2. The natural gas storage system of claim 1, wherein said transport vehicle is a rolloff truck.

3. The natural gas storage system of claim 1, wherein said housing is removably supported on an surface of said transport vehicle that is configured to incline.

4. The natural gas storage system of claim 1, wherein said compressor is adapted to compress natural gas to a pressure between about 10 bars and 300 bars.

5. The natural gas storage system of claim 1, wherein said housing has a weight from about 10,000 lbs to 30,000 lbs.

6. The natural gas storage system of claim 1, further comprising another compressor in said housing.

7. The natural gas storage system of claim 1, wherein said guide members are rollers.

8. A method for depositing a natural gas storage system at a given location, comprising: (a) slidably removing, at said given location, said natural gas storage system from a support surface of a transport vehicle having said natural gas storage system, wherein said natural gas storage system comprises a housing containing a compressor and a natural gas storage vessel in fluid communication with said compressor; and(b) depositing said natural gas storage system at said given location.

9. The method of claim 8, wherein said transport vehicle is a rolloff truck.

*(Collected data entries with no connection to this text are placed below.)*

`/design/flow/run.sh`:
```
#!/bin/bash
# OpenROAD 26Q1-2900-gdf79404cd8, Yosys 0.63+post, stock flow scripts
make -C /OpenROAD-flow-scripts/flow DESIGN_CONFIG=/design/flow/config.mk WORK_HOME=/design/flow/orfs finish
```
`/design/flow/config.mk`:
```
export PLATFORM = sky130hd
export DESIGN_NAME = ALU
export DESIGN_NICKNAME = ALU
export VERILOG_FILES = /design/flow/design.v
export SDC_FILE = /design/flow/constraint.sdc
export NUM_CORES = 4
export LEC_CHECK = 1
export CORE_UTILIZATION = 50
```
`/design/flow/constraint.sdc`:
```
current_design ALU

set clk_period 18.9
set clk_io_pct 0.2

create_clock -name clk0 -period $clk_period

set non_clock_inputs [all_inputs -no_clocks]
set_input_delay [expr $clk_period * $clk_io_pct] -clock clk0 $non_clock_inputs
set_output_delay [expr $clk_period * $clk_io_pct] -clock clk0 [all_outputs]
```
`/design/flow/design.v`:
```
module ID_EX (
    input CLOCK,
    input RegWrite_in,
    input MemtoReg_in,
    input MemWrite_in,
    input [5:0] Opcode_in,
    input [5:0] Funct_in,
    input ALUSrc_in,
    input RegDst_in,
    input [31:0] regA_data_in,
    input [31:0] regB_data_in,
    input [4:0] Rs_in,
    input [4:0] Rt_in,
    input [4:0] Rd_in,
    input [4:0] Sa_in,
    input [31:0] se_imme_in,
    input Flush,
    output reg RegWrite_out,
    output reg MemtoReg_out,
    output reg MemWrite_out,
    output reg [5:0] Opcode_out,
    output reg [5:0] Funct_out,
    output reg ALUSrc_out,
    output reg RegDst_out,
    output reg [31:0] regA_data_out,
    output reg [31:0] regB_data_out,
    output reg [4:0] Rs_out,
    output reg [4:0] Rt_out,
    output reg [4:0] Rd_out,
    output reg [4:0] Sa_out,
    output reg [31:0] se_imme_out
);
    always@(posedge CLOCK) begin
        RegWrite_out <= RegWrite_in;
        MemtoReg_out <= MemtoReg_in;
        MemWrite_out <= MemWrite_in;
        Opcode_out <= Opcode_in;
        Funct_out <= Funct_in;
        ALUSrc_out <= ALUSrc_in;
        RegDst_out <= RegDst_in;
        regA_data_out <= regA_data_in;
        regB_data_out <= regB_data_in;
        Rs_out <= Rs_in;
        Rt_out <= Rt_in;
        Rd_out <= Rd_in;
        Sa_out <= Sa_in;
        se_imme_out <= se_imme_in;
    end
endmodule
module ALU (
    input [31:0] SrcA,
    input [31:0] SrcB,
    input [4:0] SrcC,  
    input [5:0] Opcode,
    input [5:0] Funct,
    output [31:0] result,
    output reg zero,
    output reg neg
);
    assign result = result_out(SrcA, SrcB, SrcC, Opcode, Funct);
    function [31:0] result_out;
        input [31:0] SrcA;
        input [31:0] SrcB;
        input [4:0] SrcC;
        input [5:0] Opcode;
        input [5:0] Funct;
    begin
        zero = 0;
        neg = 0;
        result_out = 0;
        if (Opcode == 6'b000000 && Funct == 6'b100000) begin
            result_out = SrcA + SrcB;
            if (result_out == 0) begin
                zero = 1;
            end
            if (result_out < 0) begin
                neg = 1;
            end
        end
        if (Opcode == 6'b000000 && Funct == 6'b100001) begin
            result_out = $unsigned(SrcA) + $unsigned(SrcB);
            if (result_out == 0) begin
                zero = 1;
            end
            if (result_out < 0) begin
                neg = 1;
            end
        end
        if (Opcode == 6'b001000) begin
            result_out = $signed(SrcA) + $signed({{16{SrcB[15]}}, SrcB[15:0]});
            if (result_out == 0) begin
                zero = 1;
            end
            if (result_out < 0) begin
                neg = 1;
            end
        end
        if (Opcode == 6'b001001) begin
            result_out = $signed(SrcA) + $unsigned({{16{SrcB[15]}}, SrcB[15:0]});
            if (result_out == 0) begin
                zero = 1;
            end
            if (result_out < 0) begin
                neg = 1;
            end
        end
        if (Opcode == 6'b000000 && Funct == 6'b100010) begin
            result_out = $signed(SrcA) - $signed(SrcB);
            if (result_out == 0) begin
                zero = 1;
            end
            if (result_out < 0) begin
                neg = 1;
            end
        end
        if (Opcode == 6'b000000 && Funct == 6'b100011) begin
            result_out = SrcA - SrcB;
            if (result_out == 0) begin
                zero = 1;
            end
            if (result_out < 0) begin
                neg = 1;
            end
        end
        if (Opcode == 6'b000000 && Funct == 6'b100100) begin
            result_out = SrcA & SrcB;
            if (result_out == 0) begin
                zero = 1;
            end
        end
        if (Opcode == 6'b001100) begin
            result_out = SrcA & SrcB;
            if (result_out == 0) begin
                zero = 1;
            end
        end
        if (Opcode == 6'b000000 && Funct == 6'b100111) begin
            result_out = ~(SrcA | SrcB);
            if (result_out == 0) begin
                zero = 1;
            end
        end
        if (Opcode == 6'b000000 && Funct == 6'b100101) begin
            result_out = SrcA | SrcB;
            if (result_out == 0) begin
                zero = 1;
            end
        end
        if (Opcode == 6'b001101) begin
            result_out = SrcA | {{24{SrcB[15]}}, SrcB[15:0]};
            if (result_out == 0) begin
                zero = 1;
            end
        end
        if (Opcode == 6'b000000 && Funct == 6'b100110) begin
            result_out = SrcA ^ SrcB;
            if (result_out == 0) begin
                zero = 1;
            end
        end
        if (Opcode == 6'b001110) begin
            result_out = $signed(SrcA) ^ SrcB[15:0];
            if (result_out == 0) begin
                zero = 1;
            end
        end
        if (Opcode == 6'b000000 && Funct == 6'b000000) begin
            result_out = SrcB << SrcC;
            if (result_out == 0) begin
                zero = 1;
            end
        end
        if (Opcode == 6'b000000 && Funct == 6'b000100) begin
            result_out = SrcB << SrcA;
            if (result_out == 0) begin
                zero = 1;
            end
        end
        if (Opcode == 6'b000000 && Funct == 6'b000010) begin
            result_out = SrcB >> SrcC;
            if (result_out == 0) begin
                zero = 1;
            end
        end
        if (Opcode == 6'b000000 && Funct == 6'b000110) begin
            result_out = SrcB >> SrcA;
            if (result_out == 0) begin
                zero = 1;
            end
        end
        if (Opcode == 6'b000000 && Funct == 6'b000011) begin
            result_out = $signed(SrcB) >>> SrcC;
            if (result_out == 0) begin
                zero = 1;
            end
        end
        if (Opcode == 6'b000000 && Funct == 6'b000111) begin
            result_out = $signed(SrcB) >>> $signed(SrcA);
            if (result_out == 0) begin
                zero = 1;
            end
        end
        if (Opcode == 6'b000100) begin
            if (SrcA == SrcB) begin
                result_out = 1;
            end
        end
        if (Opcode == 6'b000101) begin
            if (SrcA != SrcB) begin
                result_out = 1;
            end
        end
        if (Opcode == 6'b000000 && Funct == 6'b101010) begin
            if ($signed(SrcA) < $signed(SrcB)) begin
                result_out = 1;
            end
        end
        if (Opcode == 6'b100011) begin
            result_out = SrcA + $signed({{16{SrcB[15]}}, SrcB[15:0]});
        end
        if (Opcode == 6'b101011) begin
            result_out = SrcA + $signed({{16{SrcB[15]}}, SrcB[15:0]});
        end
    end
    endfunction
endmodule
```
==> job_summary.md <==
## Synthesis and layout report

| Metric | Value |
|---|---|
| Status | `completed` |
| Max-cap violations | `0` |
| Final setup violation count | `0` |
| Flops | `0` |
| Post-route ant nets | `0` |
| Tally of yosys warning messages | `1` |
| Crit-path max cell delay | `around 880 ps` |
| Crit path buffers/inverters | `3` |
| GRT Total Usage | `61.0%` |
| Total tool warning count | `113` |
| Fin cells | `3165` |
| CP Launch Type | `primary input` |
| Final slew viol count | `0` |
| Die H | `~200 um` |
| Post_cts resized | `0` |
| I/O pins | `115` |
| Most numerous logic cell after layout | `nand2_1` |
| Largest net degree at the start of global routing | `70` |
| Post-synthesis cell area | `18900 sq um` |
| Initial antenna violation count | `13` |
| Unrepaired setup endpoints after global routing | `no` |
| Top Layout Cells | `265 x nand2_1, 213 x nor2_1, 199 x a21oi_1` |
| Rows | `70` |
| Hpwl dp | `89.5 mm` |
| YS chip area | `18900 sq um` |
| Avg WL per Cell | `36.9 um` |
| Placed cells | `between 3000 and 4000` |
| Final Critical Period | `around 14000 ps` |
| Setup CP Type | `primary input to primary output` |
| Fin Hold WS | `a little under 9000 ps` |
| Global-route wire length before repair | `167 mm` |
| Pre-CTS setup slack | `5510 ps` |
| Top-area cell share | `15.4%` |
| Via count | `26100` |
| Full die area | `38500 sq um` |
| P_sw | `0.000428 W` |
| CP endpoint kind | `primary output` |
| Postcts setup bufs | `0` |
| PwrDens | `32.0 nW/um^2` |
| 1st-pass router iterations | `10` |
| Setup TNS | `0 ps` |
| Synth area leader | `mux4_2` |
| Biggest area cells | `mux4_2 15%, ha_1 8.6%, a21oi_1 5.3%, nand2_1 5.3%, mux2i_1 5.1%` |
| Syn-to-layout area delta | `8.74%` |
| Critical Path, Cell by Cell | `clkdlybuf4s50_1 -> ha_1 -> inv_1 -> fa_1 -> nand2b_1 -> a211oi_1 -> o31a_1 -> a221oi_4 -> xnor2_1 -> or4_1 -> or4b_1 -> nor4_1 -> nand4_1 -> or4_1 -> o211ai_1 -> clkdlybuf4s50_1` |
| Avg Inst Size Synth | `7.04 sq um` |
| First-iteration detailed-routing DRC count | `4707` |
| Worst-path fanout max | `15` |
| Distinct lib cells | `87` |
| Core ar. | `about 37000 sq um` |
| DP Area | `around 20000 sq um` |
| Starting Density | `roughly 51%` |
| Sequential Area | `0 sq um` |
| Cells after Synth | `2678` |
| Via count of the first global-routing pass | `23900` |
| Vias per Instance | `8.24` |
| Hold Path Class | `primary input to primary output` |
| DRC | `0` |
| Int Power | `0.000228 W` |
| Die width | `196 um` |
| Worst setup margin | `5170 ps` |
| CTS hold repair buffers | `0` |
| Hold Violations, Final | `0` |
| Input/output buffers | `between 100 and 150` |
| Net Sw Frac | `between 60% and 70%` |
| Worst Tran Pin Value | `~1300 ps` |
| Clkbuf count | `0` |
| CP required | `15120 ps` |
| CP max-delay cell | `clkdlybuf4s50_1` |
| Final Cell Area | `20500 sq um` |
| Hold_sp | `SrcB[31]` |
| Critical path origin | `SrcB[0]` |
| Leak | `7.79 nW` |
| Slew margin rel. | `10.7%` |
| Delay-heaviest family, CP | `simple AND/OR/NAND/NOR gates` |
| Fraction of layout cells with a size suffix above 1 | `roughly 13%` |
| VDD IR-drop max | `20.2 uV` |
| Fmax | `72.8 MHz` |
| Drt total wl | `117 mm` |
| Synth Seq Share | `0%` |
| Total congestion overflow | `0` |
| Worst EP arrival | `between 9000 and 10000 ps` |
| Routability cong. | `1.27` |
| Cycle use final | `72.7%` |
| Yosys cell count | `2678` |
[cells by family after synthesis]
kind of cell | synth area share, %
and+or+nand+nor | 23.6
muxes | 24.5
adders and majority gates | 8.77
AOI/OAI and AO/OA | 32.4
buffers and inverters | 7.53
other | 0.0199
xor gates and xnor gates | 3.25
[routing by layer]
metal / track usage, % / routed length (um) / part of all wire (%)
met2: 77.3 / 42000 / 36
met3: 39.6 / 23700 / 20
met1: 76.0 / 40200 / 34
met4: 35.5 / 10300 / 8.8
met5: 10.2 / 435 / 0.37
[per-stage QoR]
stage / util [%] / total power [W]
finish: 55.6 / 0.000656
global route: 55.6 / 0.000667
CTS: 55.6 / 0.000608
detailed placement: 55.6 / 0.000605
global placement: 55.6 / 0.000605
floorplan: - / 0.000384
[area by class of cell]
| class | instances | area [sq um] |
|---|---|---|
| timing repair buffer | 225 | 1940 |
| fill | 3521 | 16400 |
| inverter | 119 | 447 |
| multi-input combinational | 2308 | 17500 |
| antenna | 9 | 22.5 |
| tap | 504 | 631 |
[power groups by stage]
stage	clock, W	sequential (W)	combinational (W)
4_1_cts	0	0	0.000608
5_1_grt	0.00000000000596	0	0.000667
[cell usage after synthesis, drive strengths merged (13+ instances only)]
cell type,instances
xor2,13
mux2i,97
xnor2,57
o21ai,192
or4,16
a211oi,48
o21bai,14
buf,51
a21oi,199
ha,129
nor2,214
a211o,13
nand2,265
nor4,52
nor2b,29
or3,26
o221ai,26
nand2b,30
a22oi,24
o211ai,36
and2,17
a2111oi,14
o31ai,14
o21a,18
nor3,74
o32ai,15
nand4,48
and3,16
a221o,18
o22ai,37
o2111ai,14
a221oi,43
a21o,30
mux4,129
a31oi,45
mux2,66
clkbuf,200
nand3,65
inv,114
[path summary, 6_finish.rpt]
kind | to | slack, ps | depth (start not counted)
setup / recovery | zero | 5170 | 16
hold / removal | result[30] | 8820 | 6
[tightest hold or removal path, stage by stage]
cell and delay, ps:
buf_2 290, nor2_1 170, a21oi_1 60, o2111ai_1 190
o22ai_1 130, clkdlybuf4s50_1 420
Power is estimated from default activity; no workload was simulated.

10. The method of claim 8, wherein said compressor is adapted to compress natural gas to a pressure between about 10 bars and 300 bars.

11. The method of claim 8, wherein said given location comprises an installation area with a size of at least about 100 ft2.

12. The method of claim 8, wherein said housing has a weight from about 10,000 lbs to 30,000 lbs.

13. The method of claim 8, wherein said natural gas storage system is removed from said support surface and deposited at said given location in a time period of at most about 10 minutes.

14. The method of claim 13, wherein said time period is at most about 5 minutes.

15. The method of claim 8, further comprising preparing said natural gas storage system for use at the given location, wherein said natural gas storage system is removed from said support surface, deposited at said given location and prepared for use at said given location in a time period of at most about 10 minutes.

16. A method for loading a natural gas storage system on a transport vehicle, comprising slidably loading a natural gas storage system onto a transport vehicle in a time period of at most about 10 minutes, wherein said natural gas storage system comprises a housing containing a compressor and a natural gas storage vessel in fluid communication with said compressor.

17. The method of claim 16, wherein said transport vehicle is a rolloff truck.

18. The method of claim 16, wherein said compressor is adapted to compress natural gas to a pressure between about 10 bars and 300 bars.

19. The method of claim 16, wherein said housing has a weight from about 10,000 lbs to 30,000 lbs.

20. The method of claim 16, wherein said natural gas storage system is loaded onto said transport vehicle in a time period of at most about 5 minutes.